ECLI:NL:RBDHA:2025:7002
Rechtbank Den Haag
- Eerste aanleg - enkelvoudig
- Rechtspraak.nl
Afwijzing asielaanvraag van een Tanzaniaanse homoseksuele man op basis van geloofwaardigheid van seksuele geaardheid en culturele achtergrond
In deze uitspraak van de Rechtbank Den Haag wordt de afwijzing van de asielaanvraag van een Tanzaniaanse man behandeld. De eiser, die homoseksueel is, heeft op 30 juli 2021 een aanvraag ingediend voor een verblijfsvergunning asiel.
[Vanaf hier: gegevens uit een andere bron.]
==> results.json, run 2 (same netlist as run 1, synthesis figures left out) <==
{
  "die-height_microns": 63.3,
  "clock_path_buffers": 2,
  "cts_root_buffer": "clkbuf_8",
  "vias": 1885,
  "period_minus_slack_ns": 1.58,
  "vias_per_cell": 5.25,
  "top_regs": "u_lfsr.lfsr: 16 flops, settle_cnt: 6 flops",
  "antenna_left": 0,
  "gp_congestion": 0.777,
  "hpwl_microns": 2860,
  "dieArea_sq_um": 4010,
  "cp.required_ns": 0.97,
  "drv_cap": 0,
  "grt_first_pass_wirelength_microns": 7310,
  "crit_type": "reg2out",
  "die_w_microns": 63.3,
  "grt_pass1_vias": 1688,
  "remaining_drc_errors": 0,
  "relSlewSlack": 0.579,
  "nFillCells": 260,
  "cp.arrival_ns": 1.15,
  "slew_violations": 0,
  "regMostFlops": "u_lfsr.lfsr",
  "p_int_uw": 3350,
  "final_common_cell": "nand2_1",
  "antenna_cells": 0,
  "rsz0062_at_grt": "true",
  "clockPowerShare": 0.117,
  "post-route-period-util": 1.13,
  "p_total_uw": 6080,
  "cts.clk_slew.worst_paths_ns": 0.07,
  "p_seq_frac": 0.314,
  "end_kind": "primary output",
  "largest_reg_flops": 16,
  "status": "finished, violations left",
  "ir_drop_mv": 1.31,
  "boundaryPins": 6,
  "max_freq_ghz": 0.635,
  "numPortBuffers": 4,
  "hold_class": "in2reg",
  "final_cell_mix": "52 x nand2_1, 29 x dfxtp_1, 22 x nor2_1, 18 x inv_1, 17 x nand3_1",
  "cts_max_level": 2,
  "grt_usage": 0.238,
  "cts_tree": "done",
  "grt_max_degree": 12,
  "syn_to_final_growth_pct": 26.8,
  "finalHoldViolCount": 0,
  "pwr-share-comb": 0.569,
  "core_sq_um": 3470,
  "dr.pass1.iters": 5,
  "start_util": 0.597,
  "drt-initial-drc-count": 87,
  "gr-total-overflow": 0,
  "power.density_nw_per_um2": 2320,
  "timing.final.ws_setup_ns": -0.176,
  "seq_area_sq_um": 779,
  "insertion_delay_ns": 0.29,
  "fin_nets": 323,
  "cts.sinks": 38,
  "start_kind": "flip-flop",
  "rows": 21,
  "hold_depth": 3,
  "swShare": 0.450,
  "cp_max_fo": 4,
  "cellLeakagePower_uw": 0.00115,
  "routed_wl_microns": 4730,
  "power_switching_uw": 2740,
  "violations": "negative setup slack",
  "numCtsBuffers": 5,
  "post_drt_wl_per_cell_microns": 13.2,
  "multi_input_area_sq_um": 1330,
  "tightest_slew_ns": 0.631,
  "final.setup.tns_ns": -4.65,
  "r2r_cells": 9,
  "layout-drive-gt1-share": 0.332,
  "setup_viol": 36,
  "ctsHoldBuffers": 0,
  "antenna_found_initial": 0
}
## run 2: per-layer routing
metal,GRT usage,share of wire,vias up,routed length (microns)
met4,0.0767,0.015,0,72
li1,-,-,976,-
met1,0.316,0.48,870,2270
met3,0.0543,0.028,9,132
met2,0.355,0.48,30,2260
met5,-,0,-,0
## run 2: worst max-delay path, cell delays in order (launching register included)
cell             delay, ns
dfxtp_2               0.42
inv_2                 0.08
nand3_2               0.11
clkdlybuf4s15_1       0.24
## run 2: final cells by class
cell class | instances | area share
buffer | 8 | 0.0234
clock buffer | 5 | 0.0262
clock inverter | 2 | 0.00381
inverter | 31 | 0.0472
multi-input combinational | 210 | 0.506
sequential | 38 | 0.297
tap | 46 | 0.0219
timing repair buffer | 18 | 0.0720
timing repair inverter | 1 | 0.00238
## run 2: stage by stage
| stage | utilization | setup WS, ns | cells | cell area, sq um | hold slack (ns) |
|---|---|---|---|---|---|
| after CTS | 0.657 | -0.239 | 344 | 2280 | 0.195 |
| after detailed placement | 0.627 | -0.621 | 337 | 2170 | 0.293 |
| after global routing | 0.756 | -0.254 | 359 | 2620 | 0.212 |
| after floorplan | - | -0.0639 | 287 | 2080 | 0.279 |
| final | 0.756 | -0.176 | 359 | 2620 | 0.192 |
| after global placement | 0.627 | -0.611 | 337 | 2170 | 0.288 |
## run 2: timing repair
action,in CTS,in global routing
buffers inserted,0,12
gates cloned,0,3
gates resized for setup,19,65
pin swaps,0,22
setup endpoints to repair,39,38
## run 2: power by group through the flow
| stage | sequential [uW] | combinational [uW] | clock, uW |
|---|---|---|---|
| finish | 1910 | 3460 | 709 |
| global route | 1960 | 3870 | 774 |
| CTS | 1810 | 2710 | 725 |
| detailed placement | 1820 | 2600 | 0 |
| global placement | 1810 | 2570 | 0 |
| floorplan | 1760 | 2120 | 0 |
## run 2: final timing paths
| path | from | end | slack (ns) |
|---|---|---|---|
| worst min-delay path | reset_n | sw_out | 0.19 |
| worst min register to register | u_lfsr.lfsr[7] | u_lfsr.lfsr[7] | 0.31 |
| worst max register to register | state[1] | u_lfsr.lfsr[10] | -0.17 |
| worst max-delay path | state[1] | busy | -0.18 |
Hij stelt dat hij in Tanzania wordt gezocht vanwege zijn seksuele geaardheid en betrokkenheid bij de moord op zijn vriend. De minister van Asiel en Migratie heeft de aanvraag afgewezen, omdat hij de seksuele geaardheid van de eiser niet geloofwaardig achtte. De rechtbank heeft op 1 april 2025 de zaak behandeld, waarbij de eiser werd bijgestaan door een tolk en zijn gemachtigde. De rechtbank oordeelt dat de minister terecht heeft geoordeeld dat de asielaanvraag ongegrond is. De rechtbank volgt de minister in zijn standpunt dat de verklaringen van de eiser over zijn homoseksualiteit vaag en ongerijmd zijn. De rechtbank concludeert dat de minister voldoende rekening heeft gehouden met de culturele achtergrond van de eiser, maar dat van hem verwacht mag worden dat hij over zijn gevoelens en ervaringen kan vertellen. De rechtbank wijst erop dat de minister de afwijzing van de asielaanvraag terecht in stand heeft gehouden, en dat de vrees van de eiser voor besnijdenis van zijn dochters afzonderlijk moet worden beoordeeld in de asielprocedure van zijn echtgenote en kinderen. De uitspraak wordt openbaar gemaakt en de rechtbank verklaart het beroep ongegrond.